Still getting kmem exhausted panic

Tue Sep 28 21:31:17 UTC 2010

on 28/09/2010 21:40 Ben Kelly said the following:
> 
> On Sep 28, 2010, at 1:17 PM, Andriy Gapon wrote:
> 
>> on 28/09/2010 19:46 Ben Kelly said the following:
>>> Hmm.  My server is currently idle with no I/O happening:
>>> 
>>> kstat.zfs.misc.arcstats.c: 25165824 kstat.zfs.misc.arcstats.c_max:
>>> 46137344 kstat.zfs.misc.arcstats.size: 91863156
>>> 
>>> If what you say is true, this shouldn't happen, should it?  This system
>>> is an i386 machine with kmem max at 800M and arc set to 40M.  This is
>>> running head from April 6, 2010, so it is a bit old, though.
>> 
>> Well, your system is a bit old indeed. And the branch is unknown, so I
>> can't really see what sources you have. And I am not sure if I'll be able
>> to say anything about those sources.
> 
> Quite old.  I've been intending to update, but haven't found the time lately.
> I'll try to do the upgrade this weekend and see if it changes anything.
> 
>> As to the numbers - yes, with current code I'd expect arcstats.size to go
>> down to arcstats.c when there is no I/O.  arc_reclaim_thread should do
>> that.
> 
> Thats what I thought as well, but when I debugged it a year or two ago I
> found that the buffers were still referenced and thus could not be reclaimed.
> As far as I can remember they needed a vfs/vnops like zfs_vnops_inactive or
> zfs_vnops_reclaim to be executed in order to free the reference.  What is
> responsible for making those calls?

It's time that we should start showing each other places in code :)
Because I don't think that that's how the code work.
E.g. I look at how zfs_read() calls dmu_read_uio() which calls
dmu_buf_hold_array() and dmu_buf_rele_array() around uimove() call.
>From what I see, dmu_buf_hold_array() calls dmu_buf_hold_array_by_dnode() calls
dbuf_hold() calls arc_buf_add_ref() or arc_buf_alloc().
And conversely, dmu_buf_rele_array() calls dbuf_rele() calls arc_buf_remove_ref().

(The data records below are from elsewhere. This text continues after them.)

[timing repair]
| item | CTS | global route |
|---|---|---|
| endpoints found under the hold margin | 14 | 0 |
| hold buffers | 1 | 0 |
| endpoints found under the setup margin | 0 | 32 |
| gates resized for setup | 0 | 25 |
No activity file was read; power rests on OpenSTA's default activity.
## config.mk

```make
export PLATFORM = sky130hd
export DESIGN_NAME = cbi_sample_fifo_bank
export DESIGN_NICKNAME = d
export VERILOG_FILES = /design/src/rtl/cbi_sample_fifo_bank.sv
export SDC_FILE = /design/constraint.sdc
export NUM_CORES = 1
export LEC_CHECK = 0
export CORE_MARGIN = 2
export CORE_UTILIZATION = 24
export CTS_BUF_LIST = sky130_fd_sc_hd__clkbuf_2
export CTS_CLUSTER_DIAMETER = 80
export DETAILED_ROUTE_END_ITERATION = 12
export SLEW_MARGIN = 10
export SYNTH_ARGS = -nofsm -noshare
export SYNTH_HDL_FRONTEND = slang
export SYNTH_SLANG_ARGS = --single-unit
```

## constraint.sdc

```tcl
create_clock -name clk -period 4 [get_ports clk]
set_input_delay 0.4 -clock clk [delete_from_list [all_inputs] [get_ports clk]]
set_output_delay 0.4 -clock clk [all_outputs]
set_load 0.05 [all_outputs]
```
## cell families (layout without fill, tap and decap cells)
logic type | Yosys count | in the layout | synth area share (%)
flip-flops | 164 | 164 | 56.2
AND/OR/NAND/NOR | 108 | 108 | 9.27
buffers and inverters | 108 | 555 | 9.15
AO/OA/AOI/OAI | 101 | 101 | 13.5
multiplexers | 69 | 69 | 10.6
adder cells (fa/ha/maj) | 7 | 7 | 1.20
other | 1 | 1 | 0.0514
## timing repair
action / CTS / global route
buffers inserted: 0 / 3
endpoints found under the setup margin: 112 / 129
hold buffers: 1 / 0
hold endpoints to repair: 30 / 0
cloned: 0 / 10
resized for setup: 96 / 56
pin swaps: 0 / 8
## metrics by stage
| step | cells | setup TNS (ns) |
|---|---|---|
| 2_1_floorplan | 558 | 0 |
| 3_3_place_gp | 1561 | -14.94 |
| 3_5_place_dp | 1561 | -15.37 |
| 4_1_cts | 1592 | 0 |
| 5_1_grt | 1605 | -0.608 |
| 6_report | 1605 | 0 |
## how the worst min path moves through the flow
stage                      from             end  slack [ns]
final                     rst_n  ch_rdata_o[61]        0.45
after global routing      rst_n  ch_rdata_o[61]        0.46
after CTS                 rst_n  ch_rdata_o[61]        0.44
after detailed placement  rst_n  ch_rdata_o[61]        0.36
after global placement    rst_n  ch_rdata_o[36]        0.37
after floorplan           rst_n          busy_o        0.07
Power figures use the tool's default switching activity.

So, I am quite sure that ARC buffers are held/referenced only during ongoing I/O
to or from them.

Perhaps, on the other hand, you had in mind life-cycle of other things (not ARC
buffers) that are accounted against ARC size (with type ARC_SPACE_OTHER)?
Such as e.g. dmu_buf_impl_t-s allocated in dbuf_create().
I have to admit that I haven't investigated behavior of that part of
ARC-assigned memory.  It's only a small proportion (~10%) of the whole ARC size
on my systems.

>>> At one point I had patches running on my system that triggered the
>>> pagedaemon based on arc load and it did allow me to keep my arc below the
>>> max.  Or at least I thought it did.
>>> 
>>> In any case, I've never really been able to wrap my head around the VFS
>>> layer and how it interacts with zfs.  So I'm more than willing to believe
>>> I'm confused.  Any insights are greatly appreciated.
>> 
>> ARC is a ZFS private cache. ZFS doesn't use unified buffer/page cache. So
>> ARC is not directly affected by pagedaemon. But this is not exactly VFS
>> layer thing.
> 
> Can you explain the difference in how the vfs/vnode operations are called or
> used for those two situations?

They are called exactly the same.
VFS layer and code above it are not aware of FS implementation details.

> I thought that the buffer cache was used by filesystems to implement these
> operations.  So that the buffer cache was below the vfs/vnops layer.  So

Buffer cache works as part of unified VM and its buffers use the same pages as
page cache does.

> while zfs implemented its operations in terms of the arc, things like UFS
> implemented vfs/vnops in terms of the buffer cache.  I thought the layers

Yes.  Filesystems like UFS are "sandwiched" between buffer cache and page cache,
which work in concert.  Also, they don't (have to) implement their own
buffer/page caching policies, because it's all managed by unified VM system.

On the contrary, ZFS has its own private cache.
So, first of all, its data may be cached in two places at once - page cache and
ARC.  And, because of that, some assumptions of the higher level code get
violated, so ZFS has to jump through the hoops to meet those assumptions (e.g.
see UIO_NOCOPY).

> further up the chain like the page daemon did not distinguish that much
> between these two implementation due to the VFS interface layer.  (Although

Right, but see above.

> there seems to be a layering violation in that the buffer cache signals
> directly to the upper page daemon layer to trigger page reclamation.)

Umm, not sure if that is a fact.

> The old (ancient) patch I tried previously to help reduce the arc working set
> and allow it to shrink is here:
> 
> http://www.wanderview.com/svn/public/misc/zfs/zfs_kmem_limit.diff
> 
> Unfortunately, there are a couple ideas on fighting fragmentation mixed into
> that patch.  See the part about arc_reclaim_pages().  This patch did seem to
> allow my arc to stay under the target maximum even when under load that
> previously caused the system to exceed the maximum.  When I update this
> weekend I'll try a stripped down version of the patch to see if it helps or
> not with the latest zfs.
> 
> Thanks for your help in understanding this stuff!

The patch seems good, especially the part about taking into account the kmem
fragmentation.  But it also seems to be heavily tuned towards "tiny ARC" systems
like yours, so I am not sure yet how suitable it is for "mainstream" systems.

-- 
Andriy Gapon